Natural Products In Drug Discovery Flashcards
What are the 5 key requirements of an orally administered drug?
i) must survive exposure to stomach acids and digestive enzymes
ii) must be absorbed from the gut into the blood supply
iii) must survive passage through the liver -( contains large numbers of metabolic enzymes
iv) must be effectively distributed around the body without being competitively absorbed by fat tissue
v) has to have a reasonable life time inside the body and not be rapidly excreted
What happens if the drug is too hydrophilic?
It will be unable to pass rough the cell membrane of the gut wall because the lipid bilayer is hydrophobic
What happens if the drug is too lipophilic?
It will be insufficiently water soluble to gain good contact with the gut wall
What is Lipsinki’s rule of 5?
1) the drug candidate must have a molecular weight of
What is the process of a lead discovery?
- selection on an appropriate drug target for a given disease state
- development of a bioassay - should ideally be simple, rapid and carried out on intact cells (in vitro)
- discovery of a lead compound wi the desired effect on the drug target
What is the final part of the lead discovery process?

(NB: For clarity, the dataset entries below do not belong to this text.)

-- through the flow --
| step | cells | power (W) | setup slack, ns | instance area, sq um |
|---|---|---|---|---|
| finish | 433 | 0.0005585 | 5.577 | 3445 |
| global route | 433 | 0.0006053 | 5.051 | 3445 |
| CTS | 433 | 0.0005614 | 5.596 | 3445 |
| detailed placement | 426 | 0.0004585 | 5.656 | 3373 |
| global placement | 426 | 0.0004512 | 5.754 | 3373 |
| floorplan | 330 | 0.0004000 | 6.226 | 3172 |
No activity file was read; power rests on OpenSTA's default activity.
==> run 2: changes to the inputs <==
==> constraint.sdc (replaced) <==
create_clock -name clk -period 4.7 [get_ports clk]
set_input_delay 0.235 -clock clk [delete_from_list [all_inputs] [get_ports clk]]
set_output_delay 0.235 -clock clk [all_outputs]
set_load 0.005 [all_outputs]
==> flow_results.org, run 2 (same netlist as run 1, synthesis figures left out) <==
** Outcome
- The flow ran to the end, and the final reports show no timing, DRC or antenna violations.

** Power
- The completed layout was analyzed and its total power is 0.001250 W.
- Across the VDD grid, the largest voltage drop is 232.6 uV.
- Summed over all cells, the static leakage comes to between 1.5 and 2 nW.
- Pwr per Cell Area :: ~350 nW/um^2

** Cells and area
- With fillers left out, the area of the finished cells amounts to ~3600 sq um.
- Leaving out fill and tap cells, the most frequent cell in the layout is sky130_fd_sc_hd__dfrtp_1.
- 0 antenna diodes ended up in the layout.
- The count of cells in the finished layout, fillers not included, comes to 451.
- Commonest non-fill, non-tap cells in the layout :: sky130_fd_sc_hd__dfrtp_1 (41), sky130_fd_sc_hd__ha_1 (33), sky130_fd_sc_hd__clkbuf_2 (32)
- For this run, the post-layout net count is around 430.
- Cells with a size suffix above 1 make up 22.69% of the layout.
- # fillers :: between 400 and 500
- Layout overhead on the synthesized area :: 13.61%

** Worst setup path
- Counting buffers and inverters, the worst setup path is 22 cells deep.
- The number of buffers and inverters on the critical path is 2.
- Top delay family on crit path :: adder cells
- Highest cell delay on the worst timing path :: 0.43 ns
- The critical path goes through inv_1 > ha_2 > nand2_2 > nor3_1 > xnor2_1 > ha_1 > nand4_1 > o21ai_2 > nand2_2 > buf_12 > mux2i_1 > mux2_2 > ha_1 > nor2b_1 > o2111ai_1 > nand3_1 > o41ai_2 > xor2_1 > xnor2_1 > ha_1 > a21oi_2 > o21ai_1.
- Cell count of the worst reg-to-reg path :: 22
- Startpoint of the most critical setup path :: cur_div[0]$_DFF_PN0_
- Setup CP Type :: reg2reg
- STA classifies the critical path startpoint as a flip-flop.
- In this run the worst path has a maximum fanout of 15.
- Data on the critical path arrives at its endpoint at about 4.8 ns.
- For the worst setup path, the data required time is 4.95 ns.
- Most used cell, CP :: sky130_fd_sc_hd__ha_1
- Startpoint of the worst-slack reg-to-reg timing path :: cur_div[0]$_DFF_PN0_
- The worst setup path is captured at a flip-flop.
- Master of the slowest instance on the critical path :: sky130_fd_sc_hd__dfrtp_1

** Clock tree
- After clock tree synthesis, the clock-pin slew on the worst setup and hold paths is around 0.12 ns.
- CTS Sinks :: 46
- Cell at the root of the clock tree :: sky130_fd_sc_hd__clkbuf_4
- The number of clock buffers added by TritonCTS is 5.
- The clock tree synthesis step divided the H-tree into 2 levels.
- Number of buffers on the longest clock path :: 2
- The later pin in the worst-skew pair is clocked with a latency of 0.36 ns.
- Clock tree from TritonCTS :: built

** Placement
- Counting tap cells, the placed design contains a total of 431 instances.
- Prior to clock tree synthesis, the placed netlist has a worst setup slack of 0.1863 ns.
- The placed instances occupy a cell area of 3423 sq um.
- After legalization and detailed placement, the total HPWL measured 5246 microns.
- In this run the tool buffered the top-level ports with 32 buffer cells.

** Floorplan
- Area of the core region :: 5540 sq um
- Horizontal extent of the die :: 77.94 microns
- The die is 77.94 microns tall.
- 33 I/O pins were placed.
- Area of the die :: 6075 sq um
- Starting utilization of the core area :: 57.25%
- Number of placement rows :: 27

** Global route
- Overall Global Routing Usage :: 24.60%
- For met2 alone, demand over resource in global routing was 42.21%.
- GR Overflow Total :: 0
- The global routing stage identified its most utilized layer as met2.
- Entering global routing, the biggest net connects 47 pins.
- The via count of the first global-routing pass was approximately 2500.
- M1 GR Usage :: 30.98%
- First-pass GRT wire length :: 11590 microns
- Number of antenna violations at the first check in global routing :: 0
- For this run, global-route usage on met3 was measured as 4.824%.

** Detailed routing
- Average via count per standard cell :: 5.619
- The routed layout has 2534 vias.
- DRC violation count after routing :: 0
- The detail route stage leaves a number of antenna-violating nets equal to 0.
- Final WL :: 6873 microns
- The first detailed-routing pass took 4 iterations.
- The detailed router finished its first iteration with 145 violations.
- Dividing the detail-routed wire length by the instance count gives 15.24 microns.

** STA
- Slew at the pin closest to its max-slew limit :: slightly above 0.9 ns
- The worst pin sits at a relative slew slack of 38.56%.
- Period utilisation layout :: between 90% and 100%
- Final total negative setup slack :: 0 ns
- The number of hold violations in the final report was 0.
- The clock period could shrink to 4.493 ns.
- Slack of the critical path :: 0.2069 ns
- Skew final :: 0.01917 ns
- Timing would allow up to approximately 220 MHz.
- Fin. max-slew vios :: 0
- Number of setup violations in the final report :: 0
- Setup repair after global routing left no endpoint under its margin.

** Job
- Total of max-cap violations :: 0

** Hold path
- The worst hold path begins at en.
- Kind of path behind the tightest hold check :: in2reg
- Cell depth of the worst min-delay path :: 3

Discovery of a lead compound which possesses the desired pharmacological activity and which represents starting point of subsequent drug design and development
What are two sources of potential lead compounds?
- structural alteration of the natural substrate or ligand
- natural enzyme or ligand substrate for a receptor
Give an example of where a natural substrate for an enzyme or ligand for a receptor has been used as a lead compound for drug discovery.

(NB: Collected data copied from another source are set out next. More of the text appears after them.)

`src/rtl/uart_pkg.sv`:
```
// uart_pkg: shared definitions for the UART transmit and receive paths.
//   tx_state_e  - transmitter frame state encoding
//   PARITY_*    - meaning of the parity_type control bit
//   LINE_IDLE, START_BIT, STOP_BIT - serial line levels
package uart_pkg;

    typedef enum logic [2:0] {
        IDLE   = 3'd0,
        START  = 3'd1,
        DATA   = 3'd2,
        PARITY = 3'd3,
        STOP   = 3'd4
    } tx_state_e;

    localparam logic PARITY_EVEN = 1'b0;
    localparam logic PARITY_ODD  = 1'b1;
    localparam logic LINE_IDLE   = 1'b1;
    localparam logic START_BIT   = 1'b0;
    localparam logic STOP_BIT    = 1'b1;

endpackage

```
`src/rtl/uart_transmitter_if.sv`:
```
// uart_transmitter_if: word-level handshake into the UART transmitter.
//   parallel_data  - word to transmit
//   data_valid     - parallel_data is valid this cycle
//   parity_type    - 1 = odd, 0 = even (captured with the word)
//   parity_enable  - 1 = frame carries a parity bit (captured with the word)
//   ready          - transmitter can take a word this cycle
// master: the word producer; slave: the transmitter.
interface uart_transmitter_if #(
    parameter int DATA_WIDTH = 8
);
    logic [DATA_WIDTH-1:0] parallel_data;
    logic                  data_valid;
    logic                  parity_type;
    logic                  parity_enable;
    logic                  ready;

    modport master (
        output parallel_data,
        output data_valid,
        output parity_type,
        output parity_enable,
        input  ready
    );

    modport slave (
        input  parallel_data,
        input  data_valid,
        input  parity_type,
        input  parity_enable,
        output ready
    );
endinterface

```
`src/rtl/uart_transmitter_parity_calculator.sv`:
```
// parity_calculator: combinational parity bit for a UART word.
//   data        - word whose bits are covered by the parity bit
//   parity_type - PARITY_EVEN or PARITY_ODD
//   parity_bit  - bit that makes the total count of ones even (or odd)
// Shared between the transmitter and the receive-side parity checker.
module parity_calculator
    import uart_pkg::*;
#(
    parameter int DATA_WIDTH = 8
) (
    input  logic [DATA_WIDTH-1:0] data,
    input  logic                  parity_type,
    output logic                  parity_bit
);

    // XOR reduction of the word: 1 when the word holds an odd number of ones.
    function automatic logic xor_reduce(input logic [DATA_WIDTH-1:0] d);
        logic acc;
        acc = 1'b0;
        for (int i = 0; i < DATA_WIDTH; i++) begin
            acc = acc ^ d[i];
        end
        return acc;
    endfunction

    logic data_xor_s;

    assign data_xor_s = xor_reduce(data);
    assign parity_bit = (parity_type == PARITY_EVEN) ? data_xor_s : ~data_xor_s;

endmodule

```
`src/rtl/uart_transmitter.sv`:
```
// uart_transmitter: serial UART transmitter, one line bit per clk cycle.
//   clk          - bit-rate clock
//   reset        - synchronous active-high reset
//   tx           - word handshake (slave side) with per-word parity controls
//   serial_data  - registered serial line, idle high
//   busy         - a frame is being shifted out
// Frame: start, DATA_WIDTH data bits LSB first, optional parity, stop.
// One word can wait in the holding register behind the frame in flight; it
// is started straight after the stop bit with no idle gap.
module uart_transmitter
    import uart_pkg::*;
#(
    parameter int DATA_WIDTH = 8
) (
    input  logic                 clk,
    input  logic                 reset,
    uart_transmitter_if.slave    tx,
    output logic                 serial_data,
    output logic                 busy
);

    localparam int              IDX_W    = $clog2(DATA_WIDTH);
    localparam logic [IDX_W-1:0] LAST_IDX = IDX_W'(DATA_WIDTH - 1);

    tx_state_e             state_r, state_s;
    logic [IDX_W-1:0]      index_r, index_s;
    logic [DATA_WIDTH-1:0] word_r, word_s;
    logic                  pen_r, pen_s;
    logic                  ptype_r, ptype_s;
    logic [DATA_WIDTH-1:0] hold_data_r, hold_data_s;
    logic                  hold_pen_r, hold_pen_s;
    logic                  hold_ptype_r, hold_ptype_s;
    logic                  hold_full_r, hold_full_s;
    logic                  serial_r, serial_s;
    logic                  busy_r, busy_s;
    logic                  ready_r, ready_s;
    logic                  accept_s;
    logic                  parity_bit_s;

    assign accept_s    = tx.data_valid & ready_r;
    assign tx.ready    = ready_r;
    assign serial_data = serial_r;
    assign busy        = busy_r;

    parity_calculator #(
        .DATA_WIDTH (DATA_WIDTH)
    ) u_parity (
        .data        (word_r),
        .parity_type (ptype_r),
        .parity_bit  (parity_bit_s)
    );

    // State, frame word and output registers; reset abandons any frame.
    always_ff @(posedge clk) begin
        if (reset) begin
            state_r      <= IDLE;
            index_r      <= '0;
            word_r       <= '0;
            pen_r        <= 1'b0;
            ptype_r      <= 1'b0;
            hold_data_r  <= '0;
            hold_pen_r   <= 1'b0;
            hold_ptype_r <= 1'b0;
            hold_full_r  <= 1'b0;
            serial_r     <= LINE_IDLE;
            busy_r       <= 1'b0;
            ready_r      <= 1'b1;
        end else begin
            state_r      <= state_s;
            index_r      <= index_s;
            word_r       <= word_s;
            pen_r        <= pen_s;
            ptype_r      <= ptype_s;
            hold_data_r  <= hold_data_s;
            hold_pen_r   <= hold_pen_s;
            hold_ptype_r <= hold_ptype_s;
            hold_full_r  <= hold_full_s;
            serial_r     <= serial_s;
            busy_r       <= busy_s;
            ready_r      <= ready_s;
        end
    end

    // Next-state, holding register and next line level.
    always_comb begin
        state_s      = state_r;
        index_s      = index_r;
        word_s       = word_r;
        pen_s        = pen_r;
        ptype_s      = ptype_r;
        hold_data_s  = hold_data_r;
        hold_pen_s   = hold_pen_r;
        hold_ptype_s = hold_ptype_r;
        hold_full_s  = hold_full_r;
        serial_s     = LINE_IDLE;

        // A word arriving mid-frame waits in the holding register.
        if (accept_s && ((state_r == START) || (state_r == DATA) || (state_r == PARITY))) begin
            hold_data_s  = tx.parallel_data;
            hold_pen_s   = tx.parity_enable;
            hold_ptype_s = tx.parity_type;
            hold_full_s  = 1'b1;
        end else begin
            hold_full_s  = hold_full_r;
        end

        case (state_r)
            IDLE: begin
                if (accept_s) begin
                    state_s = START;
                    word_s  = tx.parallel_data;
                    pen_s   = tx.parity_enable;
                    ptype_s = tx.parity_type;
                end else begin
                    state_s = IDLE;
                end
            end
            START: begin
                state_s = DATA;
                index_s = '0;
            end
            DATA: begin
                if (index_r == LAST_IDX) begin
                    state_s = pen_r ? PARITY : STOP;
                end else begin
                    index_s = index_r + 1'b1;
                end
            end
            PARITY: begin
                state_s = STOP;
            end
            STOP: begin
                // Held word wins; otherwise a same-cycle accept bypasses the
                // holding register so the line never idles between frames.
                if (hold_full_r) begin
                    state_s     = START;
                    word_s      = hold_data_r;
                    pen_s       = hold_pen_r;
                    ptype_s     = hold_ptype_r;
                    hold_full_s = 1'b0;
                end else if (accept_s) begin
                    state_s = START;
                    word_s  = tx.parallel_data;
                    pen_s   = tx.parity_enable;
                    ptype_s = tx.parity_type;
                end else begin
                    state_s = IDLE;
                end
            end
            default: begin
                state_s = IDLE;
            end
        endcase

        // Line level follows the next state so both registers move together.
        // Parity uses the current word: entering PARITY never reloads it.
        case (state_s)
            IDLE:    serial_s = LINE_IDLE;
            START:   serial_s = START_BIT;
            DATA:    serial_s = word_s[index_s];
            PARITY:  serial_s = parity_bit_s;
            STOP:    serial_s = STOP_BIT;
            default: serial_s = LINE_IDLE;
        endcase
    end

    assign busy_s  = (state_s != IDLE);
    assign ready_s = ~hold_full_s;

endmodule

```
`src/flat_wrapper.sv`:
```
// flat-port wrapper written by rule: the top's interface ports become plain ports
module uart_transmitter_flat import uart_pkg::*;
#(
    parameter int DATA_WIDTH = 8
)
  (clk, reset, serial_data, busy, tx_parallel_data, tx_data_valid, tx_parity_type, tx_parity_enable, tx_ready);
  uart_transmitter_if #(.DATA_WIDTH(DATA_WIDTH)) tx_i ();
  input  logic clk;
  input  logic reset;
  output logic serial_data;
  output logic busy;
  input wire logic [$bits(tx_i.parallel_data)-1:0] tx_parallel_data;
  input wire logic [$bits(tx_i.data_valid)-1:0] tx_data_valid;
  input wire logic [$bits(tx_i.parity_type)-1:0] tx_parity_type;
  input wire logic [$bits(tx_i.parity_enable)-1:0] tx_parity_enable;
  output wire logic [$bits(tx_i.ready)-1:0] tx_ready;
  assign tx_i.parallel_data = tx_parallel_data;
  assign tx_i.data_valid = tx_data_valid;
  assign tx_i.parity_type = tx_parity_type;
  assign tx_i.parity_enable = tx_parity_enable;
  assign tx_ready = tx_i.ready;
  uart_transmitter #(.DATA_WIDTH(DATA_WIDTH)) u_core (.clk(clk), .reset(reset), .tx(tx_i), .serial_data(serial_data), .busy(busy));
endmodule
```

-adrenaline and noradrenaline used to develop salbutamol (asthma) and dobutamine (heart failure)
What effects do adrenaline and noradrenaline have on the body?
- both are hormones and neurotransmitters which affect the function of cardiac muscle and smooth muscle
- examples of a family of monoamines called catecholamines- causative agents to the fight or flight response
- they induce: increased heart rate, dilation of air passages, increase blood flow to skeletal muscle, release glucose from energy reserves
What is parallel synthesis?
- a relatively small scale technique developed for the concurrent synthesis of large numbers of discrete single molecules
- makes use of multipath reaction carousels which typically have space for 6 or 12 reaction vessels
What is combinatorial synthesis?
- less favoured but is still useful as a small scale technique developed to generate large numbers of different compounds concurrently
- technique usually generates mixtures of compounds that can lead to difficulties in discovering the identity of lead compound candidates
What are synthetic libraries?
- libraries of compounds that can be used as a source of lead compounds
What is the main issue associated with drug companies screening their own library when a new drug target has been selected and how is this issue resolved?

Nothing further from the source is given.